Bhutan, a majestic land-locked Himalayan country bordered between Tibet (the autonomous region of China) and India, is a unique place where we can experience a pristine nature at its finest. With an area of just 38,394 square kilometers (14,824 square miles) it is fascinating that Bhutan houses a unique bio-diversity, solely due to its huge altitudinal variation within a short distance.
People and Culture
Having a population of estimated 741,700 (in 2019); most of the Bhutanese follow doctrines of Vajrayana Buddhism. They are known for being the most content people in the world since they prefer spiritual happiness over materialistic happiness, which has been their way of living since ancient times. The main ethnic groups in Bhutan are the Sharchops, who are believed to be the earliest inhabitants of Bhutan, and the Ngalops, whose ancestors were Tibetan settlers. The Lhotsampas are the ethnic group that migrated from Nepal during the nineteenth century. The main language for communication is Dzongkha, while 24 others are known to be spoken by the indigenous people. English is the most popular language used when communicating with foreigners. The Bhutanese take great pride in their culture, as we rarely see them in modern clothes. Men wear their traditional attire Gho, a kilt-like costume while women usually wear an outfit known as Kira, a top called Wonju, and a jacket known as Taego. The national dish of Bhutan is the EmaDatshi, a dish comprised of local chilies and cheese.
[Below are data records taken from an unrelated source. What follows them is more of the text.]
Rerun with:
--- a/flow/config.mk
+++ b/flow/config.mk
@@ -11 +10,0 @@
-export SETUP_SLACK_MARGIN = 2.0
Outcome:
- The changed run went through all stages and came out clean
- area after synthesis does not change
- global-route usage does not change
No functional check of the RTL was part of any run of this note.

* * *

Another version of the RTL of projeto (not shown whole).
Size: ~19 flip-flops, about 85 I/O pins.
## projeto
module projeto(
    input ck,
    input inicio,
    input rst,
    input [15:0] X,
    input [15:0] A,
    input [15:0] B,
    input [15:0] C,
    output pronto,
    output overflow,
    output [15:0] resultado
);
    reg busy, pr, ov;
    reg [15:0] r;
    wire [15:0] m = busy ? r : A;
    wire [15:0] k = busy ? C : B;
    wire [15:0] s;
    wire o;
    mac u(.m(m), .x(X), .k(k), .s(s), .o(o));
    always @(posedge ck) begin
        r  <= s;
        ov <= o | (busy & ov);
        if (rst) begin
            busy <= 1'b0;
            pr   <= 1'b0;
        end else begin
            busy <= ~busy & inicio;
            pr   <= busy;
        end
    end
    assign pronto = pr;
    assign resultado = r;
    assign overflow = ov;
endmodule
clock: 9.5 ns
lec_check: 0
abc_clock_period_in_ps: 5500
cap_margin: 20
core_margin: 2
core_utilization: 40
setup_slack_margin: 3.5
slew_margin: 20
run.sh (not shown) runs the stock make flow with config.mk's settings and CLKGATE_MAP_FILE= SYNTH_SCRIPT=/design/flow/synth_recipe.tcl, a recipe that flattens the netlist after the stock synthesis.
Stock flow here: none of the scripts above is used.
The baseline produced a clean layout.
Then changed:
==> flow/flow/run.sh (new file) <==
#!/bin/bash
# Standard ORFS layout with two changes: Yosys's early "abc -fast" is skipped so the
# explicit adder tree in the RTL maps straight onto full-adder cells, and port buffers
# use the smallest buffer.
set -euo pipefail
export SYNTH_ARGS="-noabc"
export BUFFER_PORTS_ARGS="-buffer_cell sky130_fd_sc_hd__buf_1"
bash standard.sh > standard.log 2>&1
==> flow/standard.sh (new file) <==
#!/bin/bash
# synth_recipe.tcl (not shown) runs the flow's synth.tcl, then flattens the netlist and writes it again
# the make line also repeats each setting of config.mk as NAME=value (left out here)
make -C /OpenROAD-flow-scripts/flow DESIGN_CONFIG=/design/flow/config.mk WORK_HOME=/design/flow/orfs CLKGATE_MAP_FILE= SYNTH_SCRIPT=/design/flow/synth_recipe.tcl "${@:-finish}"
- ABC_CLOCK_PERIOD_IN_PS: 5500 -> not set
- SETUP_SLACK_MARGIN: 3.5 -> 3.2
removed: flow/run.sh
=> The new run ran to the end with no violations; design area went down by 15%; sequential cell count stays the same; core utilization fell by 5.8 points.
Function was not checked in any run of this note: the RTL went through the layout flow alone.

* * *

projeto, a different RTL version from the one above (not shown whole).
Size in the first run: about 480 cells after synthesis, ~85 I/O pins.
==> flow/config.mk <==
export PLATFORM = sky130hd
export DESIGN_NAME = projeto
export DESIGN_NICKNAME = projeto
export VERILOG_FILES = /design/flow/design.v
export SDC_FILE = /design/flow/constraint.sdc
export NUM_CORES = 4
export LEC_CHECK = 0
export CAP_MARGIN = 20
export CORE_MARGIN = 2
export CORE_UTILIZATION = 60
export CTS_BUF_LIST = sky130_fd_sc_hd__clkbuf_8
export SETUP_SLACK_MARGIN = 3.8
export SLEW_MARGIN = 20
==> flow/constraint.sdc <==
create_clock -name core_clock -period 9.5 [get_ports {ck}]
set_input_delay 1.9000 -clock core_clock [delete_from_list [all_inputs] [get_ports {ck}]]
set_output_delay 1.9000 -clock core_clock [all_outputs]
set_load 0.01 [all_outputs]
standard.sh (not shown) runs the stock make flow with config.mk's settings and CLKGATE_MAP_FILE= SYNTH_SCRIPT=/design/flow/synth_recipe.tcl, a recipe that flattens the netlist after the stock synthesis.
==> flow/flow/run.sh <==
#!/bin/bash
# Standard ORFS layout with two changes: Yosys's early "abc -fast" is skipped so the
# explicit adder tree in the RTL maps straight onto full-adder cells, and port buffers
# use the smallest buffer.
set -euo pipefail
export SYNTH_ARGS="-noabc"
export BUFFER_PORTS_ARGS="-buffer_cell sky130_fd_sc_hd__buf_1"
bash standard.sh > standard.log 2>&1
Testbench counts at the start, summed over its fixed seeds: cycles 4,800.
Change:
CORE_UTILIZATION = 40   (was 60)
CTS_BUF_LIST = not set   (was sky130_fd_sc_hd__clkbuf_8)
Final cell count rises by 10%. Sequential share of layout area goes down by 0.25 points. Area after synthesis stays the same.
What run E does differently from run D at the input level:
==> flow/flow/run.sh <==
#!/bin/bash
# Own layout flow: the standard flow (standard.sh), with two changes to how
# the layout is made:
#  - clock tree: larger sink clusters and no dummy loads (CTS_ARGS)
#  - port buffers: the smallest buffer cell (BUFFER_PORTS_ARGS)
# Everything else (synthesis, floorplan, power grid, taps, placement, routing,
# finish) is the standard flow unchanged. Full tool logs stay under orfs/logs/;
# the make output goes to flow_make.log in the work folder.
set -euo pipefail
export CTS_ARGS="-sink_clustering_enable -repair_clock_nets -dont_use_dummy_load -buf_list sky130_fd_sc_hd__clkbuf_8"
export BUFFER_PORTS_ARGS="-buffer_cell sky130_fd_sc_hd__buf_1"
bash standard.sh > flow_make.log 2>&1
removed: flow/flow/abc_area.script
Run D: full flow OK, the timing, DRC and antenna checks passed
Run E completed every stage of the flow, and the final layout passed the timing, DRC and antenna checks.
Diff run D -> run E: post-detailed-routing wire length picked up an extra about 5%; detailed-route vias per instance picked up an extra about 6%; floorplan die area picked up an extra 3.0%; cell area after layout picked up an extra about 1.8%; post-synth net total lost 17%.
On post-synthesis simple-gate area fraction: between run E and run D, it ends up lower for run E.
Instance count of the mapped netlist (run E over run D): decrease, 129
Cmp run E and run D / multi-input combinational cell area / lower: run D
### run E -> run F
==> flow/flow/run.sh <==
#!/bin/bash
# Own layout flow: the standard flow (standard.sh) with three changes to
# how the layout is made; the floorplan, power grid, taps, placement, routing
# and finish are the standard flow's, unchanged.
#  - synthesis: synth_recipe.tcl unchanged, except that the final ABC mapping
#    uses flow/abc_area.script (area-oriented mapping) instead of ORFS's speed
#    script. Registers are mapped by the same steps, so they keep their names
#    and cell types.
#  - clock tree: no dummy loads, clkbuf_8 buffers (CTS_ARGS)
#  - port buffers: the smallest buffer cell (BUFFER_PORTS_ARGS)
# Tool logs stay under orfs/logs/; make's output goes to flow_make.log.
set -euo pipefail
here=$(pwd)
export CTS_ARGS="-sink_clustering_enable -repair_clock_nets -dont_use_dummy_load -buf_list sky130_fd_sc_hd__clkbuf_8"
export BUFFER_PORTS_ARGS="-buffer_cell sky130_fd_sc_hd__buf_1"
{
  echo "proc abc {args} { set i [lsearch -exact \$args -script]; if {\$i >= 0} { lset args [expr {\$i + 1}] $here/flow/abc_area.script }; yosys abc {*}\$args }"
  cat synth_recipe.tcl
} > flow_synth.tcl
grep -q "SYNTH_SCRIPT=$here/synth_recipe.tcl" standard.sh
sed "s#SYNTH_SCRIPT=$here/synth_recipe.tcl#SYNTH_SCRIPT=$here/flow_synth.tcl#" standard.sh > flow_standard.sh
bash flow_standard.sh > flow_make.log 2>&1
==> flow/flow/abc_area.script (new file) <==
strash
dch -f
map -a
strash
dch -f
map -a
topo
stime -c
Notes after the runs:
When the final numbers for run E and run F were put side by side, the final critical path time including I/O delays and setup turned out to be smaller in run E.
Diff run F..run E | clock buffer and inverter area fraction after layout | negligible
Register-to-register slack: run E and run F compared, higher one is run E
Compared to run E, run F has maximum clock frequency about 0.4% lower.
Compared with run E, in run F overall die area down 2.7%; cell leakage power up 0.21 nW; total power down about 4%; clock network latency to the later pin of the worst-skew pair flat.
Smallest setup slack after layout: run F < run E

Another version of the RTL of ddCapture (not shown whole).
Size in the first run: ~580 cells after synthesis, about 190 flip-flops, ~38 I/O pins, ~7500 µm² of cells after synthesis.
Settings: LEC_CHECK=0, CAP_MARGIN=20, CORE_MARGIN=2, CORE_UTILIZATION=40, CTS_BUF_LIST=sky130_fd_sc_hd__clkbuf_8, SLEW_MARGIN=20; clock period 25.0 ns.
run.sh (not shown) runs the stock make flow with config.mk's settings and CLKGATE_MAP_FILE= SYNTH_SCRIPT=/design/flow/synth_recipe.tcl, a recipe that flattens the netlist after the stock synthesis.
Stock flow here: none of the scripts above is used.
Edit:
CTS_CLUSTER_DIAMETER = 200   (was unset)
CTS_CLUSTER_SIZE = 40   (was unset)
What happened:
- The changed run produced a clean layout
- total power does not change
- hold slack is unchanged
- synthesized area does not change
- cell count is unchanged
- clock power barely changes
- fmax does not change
This is an optimization exercise on Yosys and OpenROAD, whose aim is small area, not a production implementation. At most, simulation tests tie the RTL to the original design; equivalence was not proved. No activity file was given, so power comes from the tool's default toggle rates.

==> inputs of job 831 <==
## FIR
module FIR(
	input				clk,
	input				rst_n,
	input				clk_en,
	input  [15:0]	filter_in,
	output [15:0]	filter_out
);
export LEC_CHECK = 0
export CAP_MARGIN = 20
export CORE_MARGIN = 2
export CORE_UTILIZATION = 40
export SLEW_MARGIN = 20
export SYNTH_HIERARCHICAL = 1
create_clock -name core_clock -period 6.0 [get_ports {clk}]
standard.sh (not shown) runs the stock make flow with config.mk's settings and CLKGATE_MAP_FILE= SYNTH_SCRIPT=/design/flow/synth_recipe.tcl, a recipe that flattens the netlist after the stock synthesis.
==> flow/flow/run.sh <==
#!/bin/bash
# Layout: the standard ORFS flow (standard.sh), with two changes passed to ORFS
# through its own variables:
#  - the ports are buffered with the smallest buffer (buf_1) instead of the flow's default;
#  - clock tree synthesis uses clkbuf_8 buffers and inserts no dummy loads.
# The full output of the flow goes to flow.log in this folder; ORFS keeps each step's log
# under orfs/logs/.
set -euo pipefail
export BUFFER_PORTS_ARGS="-buffer_cell sky130_fd_sc_hd__buf_1"
export CTS_ARGS="-sink_clustering_enable -repair_clock_nets -buf_list sky130_fd_sc_hd__clkbuf_8 -dont_use_dummy_load"
bash standard.sh > flow.log 2>&1
==> job 3032 (differences from job 831) <==
Settings changed: CORE_UTILIZATION 40 to 50.
==> job 5165 (differences from job 831) <==
--- a/flow/flow/run.sh
+++ b/flow/flow/run.sh
@@ -9,3 +9,3 @@
 export BUFFER_PORTS_ARGS="-buffer_cell sky130_fd_sc_hd__buf_1"
-export CTS_ARGS="-sink_clustering_enable -repair_clock_nets -buf_list sky130_fd_sc_hd__clkbuf_8 -dont_use_dummy_load"
+export CTS_ARGS="-sink_clustering_enable -repair_clock_nets -buf_list sky130_fd_sc_hd__clkbuf_8 -dont_use_dummy_load -sink_clustering_size 24 -sink_clustering_max_diameter 120"
 bash standard.sh > flow.log 2>&1
==> impl_metrics.toml <==
[status]
status = "complete, no violations"

[detailed_routing]
met1_length_mm = 13.3
totalWireLength_mm = 30.0
viasPerCell = 5.76

[die]
start_util = 0.512
design.core.area_um2 = 25300

[power_and_ir_drop]
swShare = 0.328

[critical_path]
cpPeakStageDelay_ps = 560
That was job 3032.
==> impl_metrics.toml <==
[die]
design.core.area_um2 = 31700
start_util = 0.408

[detailed_routing]
met1_length_mm = 13.4
totalWireLength_mm = 29.9

[critical_path]
cpPeakStageDelay_ps = 540

[status]
status = "complete, no violations"
That was job 831.
==> impl_metrics.toml <==
[die]
design.core.area_um2 = 31700
start_util = 0.408

[detailed_routing]
viasPerCell = 5.50

[status]
status = "complete, no violations"

[power_and_ir_drop]
swShare = 0.330
That was job 5165.

---

==> job 9821 <==
FIR, a different RTL version from the one above (not shown whole).
Settings: LEC_CHECK=0, CAP_MARGIN=20, CORE_MARGIN=2, CORE_UTILIZATION=40, GPL_TIMING_DRIVEN=0, SLEW_MARGIN=20; clock period 6.0 ns.
run.sh (not shown) runs the stock make flow with config.mk's settings and CLKGATE_MAP_FILE= SYNTH_SCRIPT=/design/flow/synth_recipe.tcl, a recipe that flattens the netlist after the stock synthesis.
Stock flow here: none of the scripts above is used.
==> inputs of job 9709, as changes to job 9821 <==
--- a/flow/config.mk
+++ b/flow/config.mk
@@ -10,3 +10,2 @@
 export CORE_UTILIZATION = 40
-export GPL_TIMING_DRIVEN = 0
 export SLEW_MARGIN = 20
==> summary of the runs <==
Sequential cell count is the same in job 9821 and job 9709. Against job 9821, the clock power of job 9709 is larger by about 5%. Of job 9821 and job 9709, job 9821 has the higher sequential share of layout area (gap 0.53 points). In job 9709 the global-route usage is lower than in job 9821, by 0.88 points. Job 9709 passed the timing, design-rule and antenna checks. Job 9821 completed and failed the layout checks on negative setup slack. Against job 9821, the count of clock-buffer cells in the layout of job 9709 is higher by 3. Via count: job 9709 is higher than job 9821 (about 1.2%). Core utilization: job 9821 is lower than job 9709 (1.0 points). First-iteration DRC count: job 9821 is larger than job 9709 (10%). In synthesized area, job 9821 and job 9709 do not differ.
==> figures <==
metric                                                                     job 9709                  job 9821
Placed cell areas                                                       0.01877 mm²               0.01757 mm²
Proportion of cell area occupied by registers                                0.1961                    0.2013
Clock skew after layout                                                  0.02006 ns                0.01339 ns
Met1 Routed Length                                                         19440 µm                  20160 µm
Global routing usage on met1                                                 0.2569                    0.2762
Number of DRC markers after the initial detailed-route iteration                617                       679
Slack of the critical path                                               0.08336 ns               -0.02759 ns
Relative contribution of combinational cells to total power                   0.627                     0.613
Power density of the placed cells                                      350.5 mW/mm²              336.5 mW/mm²
Worst slew pin tran                                                       0.9049 ns                  1.019 ns
Layout non-clock buf frac                                                   0.09287                   0.05054
Drt total wl                                                               41280 µm                  43600 µm
Hpwl dp                                                                    33610 µm                  35090 µm
Result of the run                                  no timing/DRC/antenna violations  finished with violations
Reasons for failing layout checks                                                 -      negative setup slack
Fin crit period                                                            5.917 ns                  6.028 ns
Via count of the first global-routing pass                                    12886                     12590
Weighted congestion at the end of routability-driven global placement        0.9321                    0.8672
Placed cell count                                                              2428                      2291
Period utilisation layout                                                    0.9861                     1.005
Headroom to the max-slew limit                                               0.3968                    0.3206
Function was not checked in any run of this note: the RTL went through the layout flow alone.

separate check: timing with driven ports:
In the flow no input, the clock included, has a driving cell. The finished layouts below were timed again as built, in two steps.
Step 1 (the two cells are an assumption about what drives the block):
set clk [get_ports {clk}]
set_driving_cell -lib_cell sky130_fd_sc_hd__clkbuf_16 $clk
set_driving_cell -lib_cell sky130_fd_sc_hd__buf_2 [delete_from_list [all_inputs] $clk]
Step 2 moves the port delays by t, midway between the first and last clock arrival at a register: inputs arrive t later, outputs are due t later. That takes back most of the time a late clock gives input paths.
Slacks: no drivers / after step 1 / after step 2; pairs: no drivers / after step 1.
| run | t, ns | setup slack, ns | worst hold slack (ns) | worst setup path at the end | pins driven straight from the clock port |
|---|---|---|---|---|---|
| job 831 | 0.520 | 0.342 / 0.342 / 0.342 | 0.474 / 0.474 / 0.474 | register to register | 1 |
| job 3032 | 0.506 | 0.337 / 0.337 / 0.337 | 0.474 / 0.474 / 0.474 | register to register | 1 |
| job 5165 | 0.520 | 0.342 / 0.342 / 0.342 | 0.474 / 0.474 / 0.474 | register to register | 1 |
| job 9821 | 0.504 | -0.028 / -0.028 / -0.028 | 0.480 / 0.480 / 0.480 | register to register | 1 |
| job 9709 | 0.497 | 0.083 / 0.083 / 0.083 | 0.483 / 0.483 / 0.483 | register to register | 1 |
Rice, vegetables, meat dumplings, pork, beef, mushrooms and spices are other local delicacies we ought to try in Bhutan.
Things to do
The impeccable nature of this magnificent country provides us with opportunities to witness its incredible culture tours, hiking and trekking in Bhutan. Cultural tours in major cities like Paro, Thimphu, Punakha we can enjoy visiting Tiger’s Nest, Punakha Dzong, Gangteng Monastery, National Museum of Bhutan, etc. One of the best, Chomolhari trekking in Bhutan gives us life time memorable experience of the Bhutanese Himalayan beauty including amazing city sightseeing tour. We could not miss Ringpung Dzong, Tashicho Dzong, Drukgyel Dzong Monastery, Gangtey Monastery, Celela Pass, Dochula Pass, Haa valley, and Namgay Artisanal Brewery while we are there in Bhutan. We could go on a jungle safari to have a glimpse of exotic species of birds, or we can bike our way from town to town on a gravelly road whilst enjoying the mountainous view. Trekking and hiking through mountain passes could also be our thing to do in Bhutan. If we are more into a hardcore pilgrimage, Bhutan also provides us with historical monasteries where we can witness the traditional and ancient culture of Bhutan.
When to visit
The best time of the year to visit Bhutan is from October through December, as the skies are clear which gives us the best scenery. The period through January to February is the coldest with occasional road closures, but it is the time of the year when a major Buddhist festival Lhosar is celebrated. March and April are generally dry and warm with flowers blooming in the valleys. From May on, the temperature starts to rise. The Monsoon period begins from June through September, so if we do not mind the rain, this time of the year could also be our option as there are fewer tourists around. Bhutan can light us up at any time of the year.
Optimal days required for a good visit
If we are planning to travel all around the country, it would require us a couple of months. If our visit is purely cultural we can experience major heritages and monuments within a week’s period. If we are a trekking addict wanting for adventurous trekking then we will require at least a week or two.